Michelle Hickmott

Personal information
- Full name: Michelle Marie Hickmott
- Date of birth: 20 February 1985 (age 41)
- Place of birth: England
- Height: 5 ft 0 in (1.52 m)
- Position: Left-back

Senior career*
- Years: Team / Apps / (Gls)
- 0000–2003: Birmingham City Ladies
- 2003–2004: Fulham
- 2004–2005: Coventry
- 2005–2007: Charlton
- 2007–2010: Birmingham City
- 2010–2011: Coventry

International career
- 2002: England U19
- 2007–2008: England U23
- 2009: England / 1 / (0)

= Michelle Hickmott =

English footballer

Michelle Marie Hickmott (born 20 February 1985) is an English football full-back.
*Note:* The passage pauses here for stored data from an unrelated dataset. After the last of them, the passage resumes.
File: flow/run.sh
#!/bin/bash
# the make line also repeats each setting of config.mk as NAME=value (left out here)
make -C /OpenROAD-flow-scripts/flow DESIGN_CONFIG=/design/flow/config.mk WORK_HOME=/design/flow/orfs CLKGATE_MAP_FILE= finish
File: flow/config.mk
export PLATFORM = sky130hd
export DESIGN_NAME = vgacontrol
export DESIGN_NICKNAME = vgacontrol
export VERILOG_FILES = /design/flow/design.v
export SDC_FILE = /design/flow/constraint.sdc
export NUM_CORES = 4
export LEC_CHECK = 0
export CAP_MARGIN = 20
export CORE_MARGIN = 2
export CORE_UTILIZATION = 40
export PLACE_DENSITY = 0.6
export SLEW_MARGIN = 20
File: flow/constraint.sdc
create_clock -name core_clock -period 10.0 [get_ports {PCLK}]
set_input_delay 2.0000 -clock core_clock [delete_from_list [all_inputs] [get_ports {PCLK}]]
set_output_delay 2.0000 -clock core_clock [all_outputs]
set_load 0.01 [all_outputs]
File: flow/design.v
module clkdivider( input PCLK, input PRESERN, output wire newclk, output wire rise );
reg[1:0] counter;
always@(posedge PCLK)
begin
    if(!PRESERN)
        counter <= 2'd0;
    else
        counter <= counter + 1;
end
assign newclk = counter[1];
assign rise = (counter == 2'b01);
endmodule
module clkdivider_vgaFlash(input PCLK, input PRESERN, output wire newclk, output wire rise );
reg[19:0] counter;
always@(posedge PCLK)
begin
    if(!PRESERN)
        counter <= 20'd0;
    else
        counter <= counter + 1;
end
assign newclk = counter[19];
assign rise = (counter == 20'h7FFFF);
endmodule
module halfclk( input PCLK, input PRESERN, input en, output wire newclk, output wire rise );
reg counter;
always@(posedge PCLK)
begin
    if(!PRESERN)
        counter <= 1'b0;
    else if(en)
        counter <= counter + 1;
end
assign newclk = counter;
assign rise = en & ~counter;
endmodule
module ECSU(
    input CLK,
    input RST,
    input thunderstorm,
    input [5:0] wind,
    input [1:0] visibility,
    input signed [7:0] temperature,
    output reg severe_weather,
    output reg emergency_landing_alert,
    output reg [1:0] ECSU_state
);
    parameter ALL_CLEAR = 2'b00;
    parameter CAUTION = 2'b01;
    parameter HIGH_ALERT = 2'b10;
    parameter EMERGENCY = 2'b11;
    reg [1:0] current_state, next_state;
    always @(posedge CLK or posedge RST) begin
        if (RST) begin
            current_state <= ALL_CLEAR;
        end else begin
            current_state <= next_state;
        end
    end
    always @(*) begin
        severe_weather = (current_state == HIGH_ALERT) || (current_state == EMERGENCY);
        emergency_landing_alert = (current_state == EMERGENCY);
        ECSU_state = current_state;
    end
    always @(*) begin
        next_state = current_state;
        case (current_state)
            ALL_CLEAR: begin
                if (wind >= 11 && wind <= 15)  
                    next_state = CAUTION;
                else if (visibility == 2'b01)  
                    next_state = CAUTION;
                else if (thunderstorm || wind > 15 || temperature > 35 || temperature < -35 || visibility == 2'b11) begin
                    next_state = HIGH_ALERT;
                end
            end
            CAUTION: begin
                if (wind <= 10 && visibility == 2'b00)  
                    next_state = ALL_CLEAR;
                else if (thunderstorm || wind > 15 || temperature > 35 || temperature < -35 || visibility == 2'b11) begin
                    next_state = HIGH_ALERT;
                end
            end
            HIGH_ALERT: begin
                if (temperature < -40 || temperature > 40 || wind > 20) begin
                    next_state = EMERGENCY;
                end else if (!thunderstorm && wind <= 10 && temperature >= -35 && temperature <= 35 && visibility != 2'b11) begin
                    next_state = CAUTION;
                end
            end
            EMERGENCY: begin
            end
        endcase
    end
endmodule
She most recently played club football for Coventry City Ladies and has represented England at senior international level.

==Club career==
Hickmott's first experience of team football came after a successful trial as a 13-year-old with Birmingham City Ladies. After just one season in the under-14s team, then manager Marcus Bignot promoted Hickmott to the senior side, with her debut coming against Garswood Saints in the Midland Combination.
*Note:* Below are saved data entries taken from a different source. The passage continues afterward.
Design median, start of the top module:
module median
#(
    parameter MEM_DATA_WIDTH = 32,
    parameter LUT_ADDR_WIDTH = 10,  
    parameter MEM_ADDR_WIDTH = 10,  
    parameter PIXEL_DATA_WIDTH = 8,
    parameter IMG_WIDTH  = 320,
    parameter IMG_HEIGHT = 320
)(
    input clk,  
    input rst_n,  
    input [31:0] word0,
    input [31:0] word1,
    input [31:0] word2,
    output [PIXEL_DATA_WIDTH-1:0] pixel1,
    output [PIXEL_DATA_WIDTH-1:0] pixel2,
    output [PIXEL_DATA_WIDTH-1:0] pixel3,
    output [PIXEL_DATA_WIDTH-1:0] pixel4,
    output [LUT_ADDR_WIDTH-1:0] raddr_a,
    output [LUT_ADDR_WIDTH-1:0] raddr_b,
    output [LUT_ADDR_WIDTH-1:0] raddr_c,
    output [MEM_ADDR_WIDTH-1:0] waddr
);
Size: ~3100 cells after synthesis, roughly 130 flip-flops, ~170 I/O pins, ~0.023 sq mm of cells after synthesis.
clock: 23.7 ns
lec_check: 0
cap_margin: 20
core_margin: 2
core_utilization: 72
cts_cluster_diameter: 95
cts_cluster_size: 14
place_density: 0.66
setup_slack_margin: -0.33
slew_margin: 20
run.sh (not shown) runs the stock make flow with config.mk's settings and CLKGATE_MAP_FILE=.
The first run failed in global routing.
Change:
--- a/flow/config.mk
+++ b/flow/config.mk
@@ -14 +14 @@
-export SETUP_SLACK_MARGIN = -0.33
+export SETUP_SLACK_MARGIN = 3.27
Result:
- The new run died in global routing with GRT-0232
- die area stays the same
- area after synthesis does not change
- synthesized cell count is unchanged
Change:
--- a/flow/config.mk
+++ b/flow/config.mk
@@ -10,5 +10 @@
-export CORE_UTILIZATION = 72
-export CTS_CLUSTER_DIAMETER = 95
-export CTS_CLUSTER_SIZE = 14
-export PLACE_DENSITY = 0.66
-export SETUP_SLACK_MARGIN = 3.27
+export CORE_UTILIZATION = 64
==> flow/constraint.sdc (replaced) <==
create_clock -name core_clock -period 14.2 [get_ports {clk}]
set_input_delay 2.8400 -clock core_clock [delete_from_list [all_inputs] [get_ports {clk}]]
set_output_delay 2.8400 -clock core_clock [all_outputs]
set_load 0.01 [all_outputs]
Outcome: Now the flow died in clock tree synthesis with DPL-0038; synthesized area stays the same; die size is higher by about 12%; synthesized cell count stays the same.
Change:
--- a/flow/config.mk
+++ b/flow/config.mk
@@ -7,0 +8 @@
+export ABC_AREA = 1
@@ -10 +11,2 @@
-export CORE_UTILIZATION = 64
+export CORE_UTILIZATION = 71
+export MAX_ROUTING_LAYER = met4
==> flow/constraint.sdc (replaced) <==
create_clock -name core_clock -period 21.6 [get_ports {clk}]
set_input_delay 4.3200 -clock core_clock [delete_from_list [all_inputs] [get_ports {clk}]]
set_output_delay 4.3200 -clock core_clock [all_outputs]
set_load 0.01 [all_outputs]
The new run passed the timing, DRC and antenna checks.
Synthesized cell count climbs by about a fifth.
Synthesized area drops by a few percent.
Die size drops by roughly a tenth.

* * *

Starting RTL as in the previous note.
// median
module median
#(
    parameter MEM_DATA_WIDTH = 32,
    parameter LUT_ADDR_WIDTH = 10,  
    parameter MEM_ADDR_WIDTH = 10,  
    parameter PIXEL_DATA_WIDTH = 8,
    parameter IMG_WIDTH  = 320,
    parameter IMG_HEIGHT = 320
)(
    input clk,  
    input rst_n,  
    input [31:0] word0,
    input [31:0] word1,
    input [31:0] word2,
    output [PIXEL_DATA_WIDTH-1:0] pixel1,
    output [PIXEL_DATA_WIDTH-1:0] pixel2,
    output [PIXEL_DATA_WIDTH-1:0] pixel3,
    output [PIXEL_DATA_WIDTH-1:0] pixel4,
    output [LUT_ADDR_WIDTH-1:0] raddr_a,
    output [LUT_ADDR_WIDTH-1:0] raddr_b,
    output [LUT_ADDR_WIDTH-1:0] raddr_c,
    output [MEM_ADDR_WIDTH-1:0] waddr
);
export LEC_CHECK = 0
export ABC_AREA = 1
export CAP_MARGIN = 15
export CELL_PAD_IN_SITES_DETAIL_PLACEMENT = 0
export CELL_PAD_IN_SITES_GLOBAL_PLACEMENT = 1
export CORE_ASPECT_RATIO = 0.58
export CORE_MARGIN = 2
export CORE_UTILIZATION = 51
export CTS_CLUSTER_DIAMETER = 181
export HOLD_SLACK_MARGIN = 0.09
export MAX_ROUTING_LAYER = met4
export MIN_ROUTING_LAYER = met1
export SETUP_SLACK_MARGIN = 5.0
export SLEW_MARGIN = 20
create_clock -name core_clock -period 30.0 [get_ports {clk}]
Next try:
CELL_PAD_IN_SITES_DETAIL_PLACEMENT = unset   (was 0)
CORE_ASPECT_RATIO = unset   (was 0.58)
CORE_UTILIZATION = 40   (was 51)
HOLD_SLACK_MARGIN = unset   (was 0.09)
Outcome:
- The changed run finished clean
- final cell count rose by 3.7%
- first-iteration DRC count shrinks by 45%
- utilization is lower by 13 points
- clock skew hardly moves
- clock-buffer cell count is unchanged
- design area rises by 0.37%
Next try:
CAP_MARGIN = 20   (was 15)
CELL_PAD_IN_SITES_GLOBAL_PLACEMENT = unset   (was 1)
CORE_ASPECT_RATIO = 0.5   (was unset)
CORE_UTILIZATION = 22   (was 40)
CTS_CLUSTER_DIAMETER = 184   (was 181)
CTS_CLUSTER_SIZE = 100   (was unset)
MAX_ROUTING_LAYER = unset   (was met4)
MIN_ROUTING_LAYER = unset   (was met1)
SETUP_SLACK_MARGIN = -0.85   (was 5.0)
=>
- final cell count came out higher by roughly a tenth
- via count came out lower slightly
- die area came out higher by well over a third
- worst setup slack is worse by 2300 ps
- core utilization came out lower by 21 points
- maximum frequency came out lower by a little under a tenth
- synthesized area is unchanged
- clock-buffer cell count came out higher by 3
- routed wire length came out higher slightly
Next try:
CORE_UTILIZATION = 44   (was 22)
SETUP_SLACK_MARGIN = unset   (was -0.85)
TNS_END_PERCENT = 5   (was unset)
Outcome: The new run passed the timing, DRC and antenna checks. Count of clock-buffer cells in the layout is unchanged. Synthesized cell count does not change. Area after synthesis is unchanged.
Next try:
CAP_MARGIN = 35   (was 20)
CELL_PAD_IN_SITES_DETAIL_PLACEMENT = 2   (was unset)
CORE_ASPECT_RATIO = unset   (was 0.5)
CORE_UTILIZATION = 40   (was 44)
CTS_CLUSTER_DIAMETER = 44   (was 184)
CTS_CLUSTER_SIZE = unset   (was 100)
GPL_ROUTABILITY_DRIVEN = 0   (was unset)
HOLD_SLACK_MARGIN = 0.23   (was unset)
SETUP_SLACK_MARGIN = 5.0   (was unset)
TNS_END_PERCENT = 80   (was 5)
This time the run failed in clock tree synthesis (4_1_cts), error DPL-0033.
Area after synthesis stays the same.
Synthesized cell count is unchanged.
Die area goes up by 9.6%.

* * *

Starting RTL as in the previous note.
Settings: LEC_CHECK=0, ABC_AREA=1, CAP_MARGIN=20, CORE_MARGIN=2, CORE_UTILIZATION=71, CTS_CLUSTER_DIAMETER=30, CTS_CLUSTER_SIZE=71, MAX_ROUTING_LAYER=met4, SLEW_MARGIN=20; clock period 17.6 ns.
The baseline failed in global routing.
Then changed:
- CORE_UTILIZATION: 71 -> 68
- CTS_CLUSTER_DIAMETER: 30 -> 227
- CTS_CLUSTER_SIZE: 71 -> not set
- clock period: 17.6 -> 17.9 ns (I/O delays scaled with it)
After rerunning:
- The changed run died in global routing
- synthesized area stays the same
- die area rose by a few percent
- synthesized cell count does not change
Then changed:
- CORE_UTILIZATION: 68 -> 72
- CTS_CLUSTER_DIAMETER: 227 -> 400
- CTS_CLUSTER_SIZE: not set -> 93
- MAX_ROUTING_LAYER: met4 -> not set
- clock period: 17.9 -> 12.4 ns (I/O delays scaled with it)
=> Now the flow aborted during detailed placement (DPL-0038). Die area fell by a few percent. Synthesized cell count stays the same. Area after synthesis is unchanged.

* * *

Starting RTL as in the previous note.
==> flow/design.v (excerpt) <==
module median
#(
    parameter MEM_DATA_WIDTH = 32,
    parameter LUT_ADDR_WIDTH = 10,  
    parameter MEM_ADDR_WIDTH = 10,  
    parameter PIXEL_DATA_WIDTH = 8,
    parameter IMG_WIDTH  = 320,
    parameter IMG_HEIGHT = 320
)(
    input clk,  
    input rst_n,  
    input [31:0] word0,
    input [31:0] word1,
    input [31:0] word2,
    output [PIXEL_DATA_WIDTH-1:0] pixel1,
    output [PIXEL_DATA_WIDTH-1:0] pixel2,
    output [PIXEL_DATA_WIDTH-1:0] pixel3,
    output [PIXEL_DATA_WIDTH-1:0] pixel4,
    output [LUT_ADDR_WIDTH-1:0] raddr_a,
    output [LUT_ADDR_WIDTH-1:0] raddr_b,
    output [LUT_ADDR_WIDTH-1:0] raddr_c,
    output [MEM_ADDR_WIDTH-1:0] waddr
);
Settings: LEC_CHECK=0, ABC_AREA=1, CAP_MARGIN=20, CELL_PAD_IN_SITES_GLOBAL_PLACEMENT=3, CORE_MARGIN=2, CORE_UTILIZATION=40, CTS_CLUSTER_DIAMETER=251, CTS_CLUSTER_SIZE=14, GPL_ROUTABILITY_DRIVEN=0, PLACE_DENSITY_LB_ADDON=0.1, SETUP_SLACK_MARGIN=-1.39, SLEW_MARGIN=20; clock period 30.0 ns.
The starting point ended with an error in global placement without I/O, error FLW-0024.
Then changed:
- CELL_PAD_IN_SITES_GLOBAL_PLACEMENT: 3 -> default
- CORE_ASPECT_RATIO: default -> 1.76
- CORE_UTILIZATION: 40 -> 22
- CTS_CLUSTER_DIAMETER: 251 -> 184
- CTS_CLUSTER_SIZE: 14 -> 100
- GPL_ROUTABILITY_DRIVEN: 0 -> default
- PLACE_DENSITY: default -> 0.82
- PLACE_DENSITY_LB_ADDON: 0.1 -> default
- SETUP_SLACK_MARGIN: -1.39 -> default
- SLEW_MARGIN: 20 -> 0
After rerunning: The new run passed the timing, DRC and antenna checks. Die size rose by 80%. Synthesized cell count stays the same. Area after synthesis does not change.
Then changed:
- ABC_AREA: 1 -> default
- CORE_ASPECT_RATIO: 1.76 -> default
- CORE_UTILIZATION: 22 -> 39
- PLACE_DENSITY: 0.82 -> default
- SLEW_MARGIN: 0 -> 20
- fmax came out lower by 8.5%
- flip-flop count does not change
- critical path depth came out higher by 10
- routed wire length came out higher by 1.5%
- design area came out higher by 3.4%
- hold slack gains 0.017 ns
Then changed:
- ABC_AREA: default -> 1
- CORE_ASPECT_RATIO: default -> 0.5
- CORE_UTILIZATION: 39 -> 69
- SETUP_SLACK_MARGIN: default -> -1.42
Flip-flop count does not change.
Design area went down by about 7%.
Worst hold slack hardly moves.
Maximum frequency goes up by 9.9%.
Clock skew grows by 0.0057 ns.
Die area falls by 45%.
Wire length went down by about 12%.
Setup slack gets better by 2.6 ns.
Then changed:
- CORE_ASPECT_RATIO: 0.5 -> 0.71
- CORE_UTILIZATION: 69 -> 22
- SETUP_SLACK_MARGIN: -1.42 -> default
Effect: Non-clock buffer count goes up by 2. Via count decreases by 3.3%. Setup slack gets worse by 0.17 ns. Wire length rises by 16%.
Although initially a midfielder, Bignot switched Hickmott to left-back and she was a regular in the side that won first the Midland Combination and then the FAWPL Northern Division, and with it promotion to the FA Women's Premier League. She remained with Birmingham for their first season of Premier League football, including an appearance in the League Cup finalist side. In September 2002 she joined the FA National Player Development Centre at Loughborough University.

On leaving Birmingham at the end of the 2002–2003 season, Hickmott joined Fulham Ladies, playing in Europe for Marieanne Spacey's side. Fulham had reverted to semi-professional status at the time of Hickmott's arrival, causing the departure of high-profile players such as Rachel Yankey, Rachel Unitt and Katie Chapman.
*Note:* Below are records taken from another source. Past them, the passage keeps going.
module CPU (
    input clk, 
    input reset, 
    output [15:0] pc, 
    input [15:0] instr, 
    output [15:0] alu_out, 
    output mem_read, 
    output mem_write, 
    input [15:0] mem_data
);
    reg [15:0] pc_reg;
    reg [15:0] if_id_instr;
    reg [15:0] id_ex_reg_data1, id_ex_reg_data2;
    reg [3:0] id_ex_alu_op;
    reg [15:0] id_ex_instr;
    reg id_ex_mem_read, id_ex_mem_write, id_ex_reg_write;
    reg [3:0] id_ex_write_reg;
    wire [15:0] alu_result;
    wire hazard_detected;
    wire [15:0] rf_reg_data1, rf_reg_data2;
    wire [3:0] alu_op;
    wire reg_write;
    wire [3:0] write_reg;
    wire [15:0] write_data;
    reg [15:0] ex_mem_alu_result;
    reg ex_mem_mem_read, ex_mem_mem_write, ex_mem_reg_write;
    reg [3:0] ex_mem_write_reg;
    always @(posedge clk or posedge reset) begin
        if (reset) begin
            pc_reg <= 0;
            if_id_instr <= 16'b0;
        end else if (!hazard_detected) begin
            pc_reg <= pc_reg + 1;
            if_id_instr <= instr;
        end
    end
    Control_Unit cu (
        .instr(if_id_instr), 
        .alu_op(alu_op), 
        .mem_read(mem_read), 
        .mem_write(mem_write), 
        .reg_write(reg_write), 
        .write_reg(write_reg)
    );
    Register_File rf (
        .clk(clk), 
        .reset(reset),
        .read_reg1(if_id_instr[11:8]), 
        .read_reg2(if_id_instr[7:4]), 
        .write_reg(ex_mem_write_reg), 
        .write_data(write_data), 
        .reg_write(ex_mem_reg_write), 
        .reg_data1(rf_reg_data1), 
        .reg_data2(rf_reg_data2)
    );
    ALU alu (
        .data1(id_ex_reg_data1), 
        .data2(id_ex_reg_data2), 
        .alu_op(id_ex_alu_op), 
        .result(alu_result)
    );
    Hazard_Detection_Unit hdu (
        .if_id_instr(if_id_instr),
        .id_ex_mem_read(id_ex_mem_read),
        .id_ex_write_reg(id_ex_write_reg),
        .hazard_detected(hazard_detected)
    );
    assign pc = pc_reg;
    assign alu_out = ex_mem_alu_result;
    always @(posedge clk or posedge reset) begin
        if (reset) begin
            id_ex_reg_data1 <= 16'b0;
            id_ex_reg_data2 <= 16'b0;
            id_ex_alu_op <= 4'b0;
            id_ex_instr <= 16'b0;
            id_ex_mem_read <= 1'b0;
            id_ex_mem_write <= 1'b0;
            id_ex_reg_write <= 1'b0;
            id_ex_write_reg <= 4'b0;
        end else if (!hazard_detected) begin
            id_ex_reg_data1 <= rf_reg_data1;
            id_ex_reg_data2 <= rf_reg_data2;
            id_ex_alu_op <= alu_op;
            id_ex_instr <= if_id_instr;
            id_ex_mem_read <= mem_read;
            id_ex_mem_write <= mem_write;
            id_ex_reg_write <= reg_write;
            id_ex_write_reg <= write_reg;
        end
    end
    always @(posedge clk or posedge reset) begin
        if (reset) begin
            ex_mem_alu_result <= 16'b0;
            ex_mem_mem_read <= 1'b0;
            ex_mem_mem_write <= 1'b0;
            ex_mem_reg_write <= 1'b0;
            ex_mem_write_reg <= 4'b0;
        end else begin
            ex_mem_alu_result <= alu_result;
            ex_mem_mem_read <= id_ex_mem_read;
            ex_mem_mem_write <= id_ex_mem_write;
            ex_mem_reg_write <= id_ex_reg_write;
            ex_mem_write_reg <= id_ex_write_reg;
        end
    end
    assign write_data = ex_mem_mem_read ? mem_data : ex_mem_alu_result;
endmodule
Hickmott remained with Fulham initially, but a month into the following season, left to join Northern Division Coventry Ladies, where she was employed as a coach within their centre of excellence and also worked for the Birmingham FA. With Coventry relegated back to the Midland Combination, Hickmott joined Charlton Ladies where she played in the League Cup winning side against Arsenal and was an unused substitute for their FA Cup win.

In June 2007 she returned to Birmingham Ladies.

==International career==
Within a season of starting her career, Hickmott was selected for the England Under-14 side, quickly progressing to the Under-16 side. She went on to win 49 caps at youth level for England, captaining England in the Under-23's Nordic Cup. Hickmott's senior debut came when she replaced Corinne Yorston during a 4–1 win over Finland in Larnaca in February 2009. In June 2009, Hickmott was included in England coach Hope Powell's 30-player squad for the friendlies against Iceland and Denmark.

Hickmott was allotted 167 when the FA announced their legacy numbers scheme to honour the 50th anniversary of England’s inaugural international.

==Personal life==
In addition to playing football, Hickmott has two decades experience working as a fire fighter. In June 2026 she is to be promoted to deputy chief of the Staffordshire Fire and Rescue Service where she has been employed since 2022. She has also served in London Fire Brigade as a borough commander in Kensington and Chelsea, as an instructor at The Fire Service College and in the Warwickshire Fire Service.

Prior to joining the fire service, she had been a coach with the Birmingham Football Association.